Hi - update - I met with my son's psychiatrist and this is the diagnosis -
He is not totally convinced he has ADHD innatentive - he may have it or not -but the main problem is his Oppositional Definance. So diagnosis - possible ADHD innatentive with comorbid ODD and anxiety.
I have spent the better part of 3 years worrying, crying, screaming, being depressed, etc. etc. I'm done with it. I'be pretty much put my life on hold.
Can't do it anymore. The best thing I every did was to start seeing a therapist on my own. I love my son and will always be there for him but he has to find the motivation from within. I now know that we have to sometimes let our kids fail in order for them to succeed.
I've been treating my son as if he has ADHD innatentive - compensating for things and behaviours and allowing things when he may not even have it! I'm so confused. I've been advocating and communicating with his teachers and the guidance dept. for three years and all it did was annoy my son - he barely passed 8th grade - he's in summer school and just admitted he made a mistake - meaning he really doesn't belong there but he screwed up at school.
I guess I'm posting this to kind of help myself heal and get on with life; I love my son but I can't do anymore for him - can't go to highschool for him - can't make him accept directions and instructions.
He, on his own, wants to continue with the psychiatrist. This is good because with his personality - if he didn't want to go - he wouldn't. He's getting something out of it.

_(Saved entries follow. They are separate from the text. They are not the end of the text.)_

Background: an optimization exercise with open tools, aiming at small area, a short achievable clock period and few clock cycles. Do not read the settings as production practice. Where RTL was checked, it was by simulation tests only, not by an equivalence proof against the original. Function not checked in run 1: the RTL went through the layout flow alone. Power is estimated from default activity; no workload was simulated.

## design/flow/design.v

```verilog
package cihp_pkg;
   localparam logic [1:0] KIND_HEAD    = 2'd0;
   localparam logic [1:0] KIND_PAYLOAD = 2'd1;
   localparam logic [1:0] KIND_ERROR   = 2'd2;
   localparam logic [1:0] ERR_BAD_INFO   = 2'd0;
   localparam logic [1:0] ERR_HEAD_TRUNC = 2'd1;
   localparam logic [1:0] ERR_PAY_TRUNC  = 2'd2;
   localparam logic [1:0] PH_IDLE    = 2'd0;
   localparam logic [1:0] PH_EXT     = 2'd1;
   localparam logic [1:0] PH_PAYLOAD = 2'd2;
   localparam logic [1:0] PH_DROP    = 2'd3;
   localparam int VALUE_W = 64;
   localparam int BYTE_W  = 8;
   localparam int MAJOR_W = 3;
   localparam int INFO_W  = 5;
   localparam logic [MAJOR_W-1:0] MAJ_BYTES = 3'd2;
   localparam logic [MAJOR_W-1:0] MAJ_TEXT  = 3'd3;
endpackage
module cihp_front (
   input  logic                         clock,
   input  logic                         reset,
   input  logic                         in_valid,
   input  logic [cihp_pkg::BYTE_W-1:0]  byte_in,
   input  logic                         final_byte,
   input  logic                         res_free,    
   input  logic                         res_pend,    
   output logic                         step,        
   output logic                         res_new,     
   output logic [1:0]                   res_kind,
   output logic [1:0]                   res_ecode,
   output logic                         res_done,
   output logic                         res_two,
   output logic [cihp_pkg::MAJOR_W-1:0] major,       
   output logic [cihp_pkg::VALUE_W-1:0] value
);
   logic [1:0]                     phase_ff, phase_in;
   logic [cihp_pkg::MAJOR_W-1:0]   major_ff, major_in;
   logic [cihp_pkg::VALUE_W-1:0]   xn_ff;
   logic [cihp_pkg::VALUE_W-1:0]   x, x_in;
   logic [cihp_pkg::INFO_W-1:0]    info;
   logic                           info_imm, info_ext;
   logic [cihp_pkg::VALUE_W-1:0]   shifted;
   logic [cihp_pkg::VALUE_W-1:0]   marker;
   logic                           need_pay;
   logic                           ext_last;
   logic                           pay_last;
   logic                           str_major;
   localparam int GRP_W = 16;
   localparam int N_GRP = cihp_pkg::VALUE_W / GRP_W;
   logic [N_GRP-2:0]               gz_ff, gz_in;    
   logic [N_GRP-1:0]               borrow;          
   logic [cihp_pkg::VALUE_W-1:0]   dec;             
   logic                           low_zero;
   assign x     = ~xn_ff;
   assign value = x;
   assign major = major_ff;
   always_comb begin
      info      = byte_in[cihp_pkg::INFO_W-1:0];
      info_imm  = (info < 5'd24);
      info_ext  = !info_imm && (info <= 5'd27);
      shifted   = {x[cihp_pkg::VALUE_W-cihp_pkg::BYTE_W-1:0], byte_in};
      marker     = '0;
      marker[56] = (info[1:0] == 2'd0);
      marker[48] = (info[1:0] == 2'd1);
      marker[32] = (info[1:0] == 2'd2);
      marker[0]  = (info[1:0] == 2'd3);
      ext_last  = x[cihp_pkg::VALUE_W-cihp_pkg::BYTE_W];
      pay_last  = (x[GRP_W-1:0] == GRP_W'(1)) && (&gz_ff[N_GRP-2:1])
                  && (x[cihp_pkg::VALUE_W-1:cihp_pkg::VALUE_W-GRP_W] == '0);
      borrow[0] = 1'b1;
      for (int k = 1; k < N_GRP; k++) begin
         borrow[k] = borrow[k-1] && gz_ff[k-1];
      end
      for (int i = 0; i < cihp_pkg::VALUE_W; i++) begin
         low_zero = borrow[i / GRP_W]
                    && !(|(x[(i / GRP_W) * GRP_W +: GRP_W] & GRP_W'((1 << (i % GRP_W)) - 1)));
         dec[i] = x[i] ^ low_zero;
      end
      gz_in = gz_ff;
      case (phase_ff)
         cihp_pkg::PH_IDLE: begin
            gz_in[0] = info_imm ? (info == '0) : (info[1:0] != 2'd3);
            gz_in[1] = 1'b1;
            gz_in[2] = info_imm || (info[1:0] != 2'd2);
         end
         cihp_pkg::PH_PAYLOAD: begin
            for (int k = 0; k < N_GRP - 1; k++) begin
               gz_in[k] = borrow[k] ? (x[k*GRP_W +: GRP_W] == GRP_W'(1)) : gz_ff[k];
            end
         end
         default: begin
            gz_in[0] = (x[7:0] == '0) && (byte_in == '0);
            for (int k = 1; k < N_GRP - 1; k++) begin
               gz_in[k] = (x[k*GRP_W-cihp_pkg::BYTE_W +: GRP_W] == '0);
            end
         end
      endcase
      phase_in    = phase_ff;
      major_in    = major_ff;
      x_in        = shifted;    
      res_new     = 1'b0;
      res_kind    = cihp_pkg::KIND_HEAD;
      res_ecode   = cihp_pkg::ERR_BAD_INFO;
      res_done    = 1'b0;
      res_two     = 1'b0;
      str_major   = (major_ff == cihp_pkg::MAJ_BYTES) || (major_ff == cihp_pkg::MAJ_TEXT);
      need_pay    = 1'b0;
      case (phase_ff)
         cihp_pkg::PH_IDLE: begin
            major_in    = byte_in[cihp_pkg::BYTE_W-1:cihp_pkg::INFO_W];
            str_major   = (major_in == cihp_pkg::MAJ_BYTES) || (major_in == cihp_pkg::MAJ_TEXT);
            x_in        = info_imm ? cihp_pkg::VALUE_W'(info) : marker;
            if (info_imm) begin
               need_pay = str_major && (info != '0);
               res_new  = 1'b1;
               res_done = !need_pay;
               res_two  = need_pay && final_byte;
               phase_in = (need_pay && !final_byte) ? cihp_pkg::PH_PAYLOAD : cihp_pkg::PH_IDLE;
            end else if (info_ext) begin
               res_new   = final_byte;
               res_kind  = cihp_pkg::KIND_ERROR;
               res_ecode = cihp_pkg::ERR_HEAD_TRUNC;
               phase_in  = final_byte ? cihp_pkg::PH_IDLE : cihp_pkg::PH_EXT;
            end else begin
               res_new   = 1'b1;
               res_kind  = cihp_pkg::KIND_ERROR;
               res_ecode = cihp_pkg::ERR_BAD_INFO;
               phase_in  = final_byte ? cihp_pkg::PH_IDLE : cihp_pkg::PH_DROP;
            end
         end
         cihp_pkg::PH_EXT: begin
            if (ext_last) begin
               need_pay = str_major && !((&gz_ff) && (x[55:48] == '0) && (byte_in == '0));
               res_new  = 1'b1;
               res_done = !need_pay;
               res_two  = need_pay && final_byte;
               phase_in = (need_pay && !final_byte) ? cihp_pkg::PH_PAYLOAD : cihp_pkg::PH_IDLE;
            end else begin
               res_new   = final_byte;
               res_kind  = cihp_pkg::KIND_ERROR;
               res_ecode = cihp_pkg::ERR_HEAD_TRUNC;
               phase_in  = final_byte ? cihp_pkg::PH_IDLE : cihp_pkg::PH_EXT;
            end
         end
         cihp_pkg::PH_PAYLOAD: begin
            x_in     = dec;
            res_new  = 1'b1;
            res_kind = cihp_pkg::KIND_PAYLOAD;
            res_done = pay_last;
            res_two  = !pay_last && final_byte;
            phase_in = (pay_last || final_byte) ? cihp_pkg::PH_IDLE : cihp_pkg::PH_PAYLOAD;
         end
         default: begin
            phase_in = final_byte ? cihp_pkg::PH_IDLE : cihp_pkg::PH_DROP;
         end
      endcase
      step = in_valid && res_free && !res_pend;
   end
   always_ff @(posedge clock) begin
      if (reset) begin
         phase_ff <= cihp_pkg::PH_IDLE;
      end else if (step) begin
         phase_ff <= phase_in;
      end
   end
   always_ff @(posedge clock) begin
      if (step) begin
         major_ff <= major_in;
         xn_ff    <= ~x_in;
         gz_ff    <= gz_in;
      end
   end
endmodule
module cihp_back (
   input  logic                           clock,
   input  logic                           reset,
   input  logic                           step,
   input  logic                           res_new,
   input  logic [1:0]                     res_kind,
   input  logic [1:0]                     res_ecode,
   input  logic                           res_done,
   input  logic                           res_two,
   input  logic [cihp_pkg::MAJOR_W-1:0]   major,
   input  logic [cihp_pkg::BYTE_W-1:0]    res_byte,
   input  logic [cihp_pkg::VALUE_W-1:0]   value,
   output logic                           res_free,
   output logic                           res_pend,
   output logic                           rsp_empty,
   input  logic                           rsp_pop,
   output logic [1:0]                     rsp_kind,
   output logic [cihp_pkg::MAJOR_W-1:0]   rsp_major_type,
   output logic [cihp_pkg::VALUE_W-1:0]   rsp_head_value,
   output logic [cihp_pkg::BYTE_W-1:0]    rsp_payload_byte,
   output logic [1:0]                     rsp_error_code,
   output logic                           rsp_item_done,
   output logic                           rsp_run_end
);
   logic                         valid_ff, pend_ff;
   logic                         nhead_ff, err_ff;    
   logic [1:0]                   ecode_ff;
   logic                         done_ff;
   logic [cihp_pkg::BYTE_W-1:0]  pbyte_ff;
   assign res_free = !valid_ff || rsp_pop;
   assign res_pend = pend_ff;
   always_ff @(posedge clock) begin
      if (reset) begin
         valid_ff <= 1'b0;
         pend_ff  <= 1'b0;
      end else if (res_free) begin
         if (pend_ff) begin
            valid_ff <= 1'b1;
            pend_ff  <= 1'b0;
         end else begin
            valid_ff <= step && res_new;
            pend_ff  <= step && res_new && res_two;
         end
      end
   end
   always_ff @(posedge clock) begin
      if (res_free) begin
         if (pend_ff) begin
            nhead_ff <= 1'b1;
            err_ff   <= 1'b1;
            ecode_ff <= cihp_pkg::ERR_PAY_TRUNC;
            done_ff  <= 1'b0;
            pbyte_ff <= '0;
         end else begin
            nhead_ff <= (res_kind != cihp_pkg::KIND_HEAD);
            err_ff   <= (res_kind == cihp_pkg::KIND_ERROR);
            ecode_ff <= res_ecode;
            done_ff  <= res_done;
            pbyte_ff <= (res_kind == cihp_pkg::KIND_PAYLOAD) ? res_byte : '0;
         end
      end
   end
   assign rsp_empty        = !valid_ff;
   assign rsp_kind         = {err_ff, nhead_ff && !err_ff};
   assign rsp_major_type   = major;
   assign rsp_head_value   = nhead_ff ? '0 : value;
   assign rsp_payload_byte = pbyte_ff;
   assign rsp_error_code   = ecode_ff;
   assign rsp_item_done    = done_ff;
   assign rsp_run_end      = !pend_ff;
endmodule
module cbor_item_head_parser_top (
   input  logic                           clock,
   input  logic                           reset,
   input  logic                           req_push,
   output logic                           req_full,
   input  logic [cihp_pkg::BYTE_W-1:0]    req_byte_in,
   input  logic                           req_final_byte,
   output logic                           rsp_empty,
   input  logic                           rsp_pop,
   output logic [1:0]                     rsp_kind,
   output logic [cihp_pkg::MAJOR_W-1:0]   rsp_major_type,
   output logic [cihp_pkg::VALUE_W-1:0]   rsp_head_value,
   output logic [cihp_pkg::BYTE_W-1:0]    rsp_payload_byte,
   output logic [1:0]                     rsp_error_code,
   output logic                           rsp_item_done,
   output logic                           rsp_run_end
);
   logic                         step;
   logic                         res_free, res_pend, res_new, res_done, res_two;
   logic [1:0]                   res_kind, res_ecode;
   logic [cihp_pkg::MAJOR_W-1:0] major;
   logic [cihp_pkg::VALUE_W-1:0] value;
   assign req_full = res_pend || !res_free;
   cihp_front u_front (
      .clock      (clock),
      .reset      (reset),
      .in_valid   (req_push),
      .byte_in    (req_byte_in),
      .final_byte (req_final_byte),
      .res_free   (res_free),
      .res_pend   (res_pend),
      .step       (step),
      .res_new    (res_new),
      .res_kind   (res_kind),
      .res_ecode  (res_ecode),
      .res_done   (res_done),
      .res_two    (res_two),
      .major      (major),
      .value      (value)
   );
   cihp_back u_back (
      .clock            (clock),
      .reset            (reset),
      .step             (step),
      .res_new          (res_new),
      .res_kind         (res_kind),
      .res_ecode        (res_ecode),
      .res_done         (res_done),
      .res_two          (res_two),
      .major            (major),
      .res_byte         (req_byte_in),
      .value            (value),
      .res_free         (res_free),
      .res_pend         (res_pend),
      .rsp_empty        (rsp_empty),
      .rsp_pop          (rsp_pop),
      .rsp_kind         (rsp_kind),
      .rsp_major_type   (rsp_major_type),
      .rsp_head_value   (rsp_head_value),
      .rsp_payload_byte (rsp_payload_byte),
      .rsp_error_code   (rsp_error_code),
      .rsp_item_done    (rsp_item_done),
      .rsp_run_end      (rsp_run_end)
   );
endmodule
```
Background: an optimization exercise with open tools, aiming at small area. Do not read the settings as production practice. Only simulation tests tie the RTL to the original design; equivalence was not proved.

alpha:
## cordic_top
module cordic_top (
    input  logic               i_clk,
    input  logic               i_reset,
    input  logic               i_valid,
    input  logic signed [31:0] i_x,
    input  logic signed [31:0] i_y,
    input  logic signed [31:0] i_angle,
    output logic               o_valid,
    output logic signed [31:0] o_x,
    output logic signed [31:0] o_y
);
For scale: roughly 12000 cells after synthesis, roughly 1300 flip-flops, roughly 0.10 mm^2 of cells after synthesis.
Settings: LEC_CHECK=0, CAP_MARGIN=20, CORE_MARGIN=2, CORE_UTILIZATION=45, GPL_TIMING_DRIVEN=0, SLEW_MARGIN=20; clock period 6.0 ns.
run.sh (not shown) runs the stock make flow with config.mk's settings and CLKGATE_MAP_FILE= SYNTH_SCRIPT=/design/flow/synth_recipe.tcl, a recipe that flattens the netlist after the stock synthesis.
In alpha the implementation ran to completion but is not tape-out ready, as the final checks report negative setup slack.
Setup changes, alpha to epsilon
--- a/flow/design.v
+++ b/flow/design.v
@@ -681,37 +681,43 @@
     logic signed [30:0] g6x, gt6x, gs6x;
     assign gs6x = x_r21 >>> 11;
     assign gt6x = ~gs6x & {31{~ex_r21}};
     assign g6x = 31'(add_c(32'(x_r21), 32'(gt6x), ~cx_r21 & ~ex_r21));
     logic signed [30:0] g6y, gt6y, gs6y;
     assign gs6y = y_r21 >>> 11;
     assign gt6y = ~gs6y & {31{~ex_r21}};
     assign g6y = 31'(add_c(32'(y_r21), 32'(gt6y), ~cy_r21 & ~ex_r21));
+    logic pax, pbx;
+    assign pax = cx_r21 ^ flip_r21;
+    assign pbx = ex_r21 ? ~flip_r21 : ~(cx_r21 ^ flip_r21);
+    logic pay, pby;
+    assign pay = cy_r21 ^ q1_r21;
+    assign pby = ex_r21 ? ~q1_r21 : ~(cy_r21 ^ q1_r21);
     logic signed [30:0] x_r22;
     logic signed [30:0] y_r22;
     logic [0:0] cx_r22;
     logic [0:0] cy_r22;
+    logic [0:0] pax_r22;
+    logic [0:0] pbx_r22;
+    logic [0:0] pay_r22;
+    logic [0:0] pby_r22;
     logic [0:0] flip_r22;
     logic [0:0] ex_r22;
     logic [0:0] q1_r22;
     logic v_r22;
     logic signed [30:0] fax, fbx, fx, fsx;
-    logic fnx;
-    assign fnx = cx_r22 ^ flip_r22;
     assign fsx = x_r22 >>> 14;
-    assign fax = x_r22 ^ {31{fnx}};
-    assign fbx = ex_r22 ? {31{~flip_r22}} : (fsx ^ {31{~fnx}});
+    assign fax = x_r22 ^ {31{pax_r22}};
+    assign fbx = (fsx & {31{~ex_r22}}) ^ {31{pbx_r22}};
     assign fx = 31'(add_f(32'(fax), 32'(fbx), 1'b1));
     logic signed [30:0] fay, fby, fy, fsy;
-    logic fny;
-    assign fny = cy_r22 ^ q1_r22;
     assign fsy = y_r22 >>> 14;
-    assign fay = y_r22 ^ {31{fny}};
-    assign fby = ex_r22 ? {31{~q1_r22}} : (fsy ^ {31{~fny}});
+    assign fay = y_r22 ^ {31{pay_r22}};
+    assign fby = (fsy & {31{~ex_r22}}) ^ {31{pby_r22}};
     assign fy = 31'(add_f(32'(fay), 32'(fby), 1'b1));
     assign o_x = {fx[30], fx};
     assign o_y = {fy[30], fy};
     assign o_valid = v_r22;
     always_ff @(posedge i_clk) begin
         x_r1 <= xm2;
         y_r1 <= ym2;
         z_r1 <= z3;
@@ -860,16 +866,20 @@
         cy_r21 <= cy_r20;
         flip_r21 <= flip_r20;
         ex_r21 <= ex_r20;
         q1_r21 <= q1_r20;
         x_r22 <= g6x;
         y_r22 <= g6y;
         cx_r22 <= cx_r21;
         cy_r22 <= cy_r21;
+        pax_r22 <= pax;
+        pbx_r22 <= pbx;
+        pay_r22 <= pay;
+        pby_r22 <= pby;
         flip_r22 <= flip_r21;
         ex_r22 <= ex_r21;
         q1_r22 <= q1_r21;
     end
     always_ff @(posedge i_clk or negedge i_reset) begin
         if (!i_reset) begin
             v_r1 <= 1'b0;
             v_r3 <= 1'b0;
### Flow results
- The footprint of the flip-flops and latches of alpha and that of epsilon are within noise of each other.
- epsilon and alpha ended up with roughly the same fraction of the core area covered by cells at the end of the flow.
- Delta (epsilon minus alpha): area taken by multi-input logic gates decreased by 890 um^2 relative to the old numbers, least setup slack across all paths after layout rose by 0.15 ns, slew at the pin with the worst max-slew slack climbed 0.060 ns.
- Relative to alpha, the final cell area reported for epsilon is lower.
- Summary of epsilon over alpha: data arrival time at the worst-slack endpoint moved up.
- epsilon completed end to end with timing, DRC and antenna clean.
- Per the comparison of epsilon with alpha, number of cells after detailed placement lost 58; number of non-clock buffers in the layout increased 4.
- Slowest cell on the critical path = sky130_fd_sc_hd__a2111oi_4: epsilon; slowest cell on the critical path = sky130_fd_sc_hd__dfxtp_4: alpha

-- static timing again, ports no longer ideal --
The results above use ideal ports. As a check the final layouts listed here were re-extracted and re-timed, cells and wires unchanged. Step 1 assumes that a clkbuf_16 drives the clock port and a buf_2 every other input. Step 2 times the ports against the registers' clock, not the clock port: input delays grow and output delays shrink by t, the midpoint of the rising clock arrivals with the driver on. Slacks: no drivers / after step 1 / after step 2; pairs: no drivers / after step 1.
run | shift t [ns] | setup slack, ns | worst setup path at the end | worst register clock-pin slew, ns
alpha | 0.903 | -0.014 / -0.101 / -0.583 | input to register | 0.07 / 0.07
epsilon | 0.893 | 0.139 / 0.117 / -0.554 | input to register | 0.07 / 0.07
With both steps, setup timing fails in epsilon, where it was met with ideal ports. For epsilon, which loses most, drivers alone change the setup slack by -0.022 ns; drivers and shift together by -0.693 ns.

Well, now that he is in highschool, if he continues to have the same problems as the past years, maybe now he'll accept the suggestions from his Dr.
He'a a great, smart and talented kid who has the potential to succeed but somehow he just hasn't found the motivation to do well academically yet. I hope this is the year that if he does have a bit of ADHD he'll accept the help - I'm still convinced he does have it a bit. The psychiatrist is an ADHD specialist so I trust him completely.
I can only imagine the frustration of doing all the things you thought necessary to help your child, only now to learn that maybe he didn't need those things after all. I hope you get it all sorted out soon. I am glad you have a therapist's support as you work on wrapping your mind around this "new reality." It's also great that your son is willing to work with a therapist. That's definitely the 1st step to helping yourself (the proverbial you. I don't mean you personally). You are so right that they have to decide they are ready to change. Their parents cannot force them to change.